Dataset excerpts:
|---|
--- config.mk ---
export PLATFORM = sky130hd
export DESIGN_NAME = ocmp_unit
export DESIGN_NICKNAME = d
export VERILOG_FILES = /design/src/rtl/ocmp_pkg.sv /design/src/rtl/ocmp_regs.sv /design/src/rtl/ocmp_match.sv /design/src/rtl/ocmp_flag.sv /design/src/rtl/ocmp_unit.sv
export SDC_FILE = /design/constraint.sdc
export NUM_CORES = 1
export LEC_CHECK = 0
export ABC_CLOCK_PERIOD_IN_PS = 1800
export BUFFER_PORTS_ARGS = -buffer_cell sky130_fd_sc_hd__buf_2
export CAP_MARGIN = 40
export CORE_MARGIN = 1.5
export CORE_UTILIZATION = 42
export CTS_BUF_LIST = sky130_fd_sc_hd__clkbuf_4 sky130_fd_sc_hd__clkbuf_8 sky130_fd_sc_hd__clkbuf_16
export DETAILED_ROUTE_END_ITERATION = 16
export GPL_ROUTABILITY_DRIVEN = 0
export PLACE_DENSITY_LB_ADDON = 0.12
export SLEW_MARGIN = 20
export SYNTH_ARGS = -nofsm -noshare
export SYNTH_HDL_FRONTEND = slang
export SYNTH_SLANG_ARGS = --single-unit
--- constraint.sdc ---
create_clock -name clk -period 1.8 [get_ports clk]
set_input_delay 0 -clock clk [delete_from_list [all_inputs] [get_ports clk]]
set_output_delay 0 -clock clk [all_outputs]
set_load 0.01 [all_outputs]
--- src/rtl/ocmp_pkg.sv ---
package ocmp_pkg;
    localparam int BUS_W  = 8;
    localparam int CNT_W  = 16;
    localparam int NBYTES = CNT_W / BUS_W;

    localparam logic [BUS_W-1:0] ADDR_CTRL = 8'h12;
    localparam logic [BUS_W-1:0] ADDR_STAT = 8'h13;
    localparam logic [BUS_W-1:0] ADDR_CMPH = 8'h16;   // most significant byte
    localparam int LOW_IDX = 0;                      // byte index whose write re-arms

    localparam int BIT_LVL = 0;
    localparam int BIT_IE  = 6;
    localparam int BIT_FLG = 6;

    typedef struct packed {
        logic lvl;
        logic ie;
        logic inhibit;
    } ctrl_state_t;

    typedef struct packed {
        logic ocf;
        logic armed;
        logic pin;
    } flag_state_t;
endpackage

--- src/rtl/ocmp_regs.sv ---
module ocmp_regs
    import ocmp_pkg::*;
#(
    parameter int BW = BUS_W,
    parameter int CW = CNT_W
) (
    input  logic          clk,
    input  logic          rst_n,
    input  logic [BW-1:0] bus_addr,
    input  logic          bus_wr,
    input  logic [BW-1:0] bus_wdata,
    output logic [CW-1:0] cmp_val,
    output logic          lvl,
    output logic          ie,
    output logic          inhibit,
    output logic          lo_wr
);
    localparam int NB = CW / BW;

    ctrl_state_t st_d, st_q;
    logic [NB-1:0] byte_wr;

    // compare bytes: not reset, never touched by hardware
    for (genvar i = 0; i < NB; i++) begin : g_byte
        logic [BW-1:0] b_q;
        assign byte_wr[i] = bus_wr && (bus_addr == ADDR_CMPH + BW'(NB-1-i));
        always_ff @(posedge clk) begin
            if (byte_wr[i]) b_q <= bus_wdata;
        end
        assign cmp_val[i*BW +: BW] = b_q;
    end

    assign lo_wr = byte_wr[LOW_IDX];

    always_comb begin
        st_d = st_q;
        if (bus_wr && bus_addr == ADDR_CTRL) begin
            st_d.lvl = bus_wdata[BIT_LVL];
            st_d.ie  = bus_wdata[BIT_IE];
        end
        if (|(byte_wr & ~(NB'(1) << LOW_IDX))) st_d.inhibit = 1'b1;
        if (lo_wr)                             st_d.inhibit = 1'b0;
    end

    always_ff @(posedge clk) begin
        if (!rst_n) st_q <= '0;
        else        st_q <= st_d;
    end

    assign lvl     = st_q.lvl;
    assign ie      = st_q.ie;
    assign inhibit = st_q.inhibit;

    assert_msb_inhibits_R4: assert property (@(posedge clk) disable iff (!rst_n)
        (bus_wr && bus_addr == ADDR_CMPH) |=> inhibit);
    assert_lsb_rearms_R5: assert property (@(posedge clk) disable iff (!rst_n)
        lo_wr |=> !inhibit);
endmodule

--- src/rtl/ocmp_match.sv ---
module ocmp_match
    import ocmp_pkg::*;
#(
    parameter int CW = CNT_W
) (
    input  logic          clk,
    input  logic          rst_n,
    input  logic [CW-1:0] count,
    input  logic [CW-1:0] cmp_val,
    input  logic          inhibit,
    output logic          match_evt
);
    logic eq;
    logic hit_d, hit_q;

    always_comb begin
        eq        = (count == cmp_val) && !inhibit;
        hit_d     = eq;
        match_evt = eq && !hit_q;
    end

    always_ff @(posedge clk) begin
        if (!rst_n) hit_q <= 1'b0;
        else        hit_q <= hit_d;
    end

    assert_no_match_inhibited_R4: assert property (@(posedge clk) disable iff (!rst_n)
        inhibit |-> !match_evt);
    assert_single_event_R3: assert property (@(posedge clk) disable iff (!rst_n)
        (match_evt && $stable(count)) |=> (!match_evt || count != $past(count)
                                           || cmp_val != $past(cmp_val)));
endmodule

--- src/rtl/ocmp_flag.sv ---
module ocmp_flag
    import ocmp_pkg::*;
(
    input  logic clk,
    input  logic rst_n,
    input  logic match_evt,
    input  logic lvl,
    input  logic stat_rd,
    input  logic lo_wr,
    output logic ocf,
    output logic pin
);
    flag_state_t st_d, st_q;

    always_comb begin
        st_d = st_q;
        if (stat_rd && st_q.ocf) st_d.armed = 1'b1;
        if (lo_wr && st_q.armed) begin
            st_d.ocf   = 1'b0;
            st_d.armed = 1'b0;
        end
        if (match_evt) begin
            st_d.ocf = 1'b1;
            st_d.pin = lvl;
        end
    end

    always_ff @(posedge clk) begin
        if (!rst_n) st_q <= '0;
        else        st_q <= st_d;
    end

    assign ocf = st_q.ocf;
    assign pin = st_q.pin;

    assert_match_sets_flag_R3: assert property (@(posedge clk) disable iff (!rst_n)
        match_evt |=> ocf);
    assert_pin_takes_level_R6: assert property (@(posedge clk) disable iff (!rst_n)
        match_evt |=> pin == $past(lvl));
    assert_pin_holds_R6: assert property (@(posedge clk) disable iff (!rst_n)
        !match_evt |=> $stable(pin));
    assert_clear_needs_lsb_R8: assert property (@(posedge clk) disable iff (!rst_n)
        (ocf && !lo_wr) |=> ocf);
endmodule

--- src/rtl/ocmp_unit.sv ---
module ocmp_unit
    import ocmp_pkg::*;
(
    input  logic             clk,
    input  logic             rst_n,
    input  logic [BUS_W-1:0] bus_addr,
    input  logic             bus_wr,
    input  logic             bus_rd,
    input  logic [BUS_W-1:0] bus_wdata,
    output logic [BUS_W-1:0] bus_rdata,
    input  logic [CNT_W-1:0] count,
    output logic             cmp_pin,
    output logic             irq
);
    logic [CNT_W-1:0] cmp_val;
    logic lvl, ie, inhibit, lo_wr, match_evt, ocf, stat_rd;

    assign stat_rd = bus_rd && (bus_addr == ADDR_STAT);

    ocmp_regs #(.BW(BUS_W), .CW(CNT_W)) u_regs (
        .clk, .rst_n, .bus_addr, .bus_wr, .bus_wdata,
        .cmp_val, .lvl, .ie, .inhibit, .lo_wr
    );

    ocmp_match #(.CW(CNT_W)) u_match (
        .clk, .rst_n, .count, .cmp_val, .inhibit, .match_evt
    );

    ocmp_flag u_flag (
        .clk, .rst_n, .match_evt, .lvl, .stat_rd, .lo_wr, .ocf, .pin(cmp_pin)
    );

    always_comb begin
        bus_rdata = '0;
        if (bus_addr == ADDR_CTRL) begin
            bus_rdata[BIT_LVL] = lvl;
            bus_rdata[BIT_IE]  = ie;
        end else if (bus_addr == ADDR_STAT) begin
            bus_rdata[BIT_FLG] = ocf;
        end else if (bus_addr == ADDR_CMPH) begin
            bus_rdata = cmp_val[CNT_W-1 -: BUS_W];
        end else if (bus_addr == ADDR_CMPH + 8'd1) begin
            bus_rdata = cmp_val[BUS_W-1:0];
        end
    end

    assign irq = ie & ocf;

    assert_irq_follows_flag_R7: assert property (@(posedge clk) disable iff (!rst_n)
        $rose(irq) |-> ($past(match_evt) || $rose(ie)));
endmodule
|---|
**What the task asks**
Return a copy of each line in the records above that has "else" in it.

**Response area**
        else        st_q <= st_d;
        else        hit_q <= hit_d;
        else        st_q <= st_d;
        end else if (bus_addr == ADDR_STAT) begin
        end else if (bus_addr == ADDR_CMPH) begin
        end else if (bus_addr == ADDR_CMPH + 8'd1) begin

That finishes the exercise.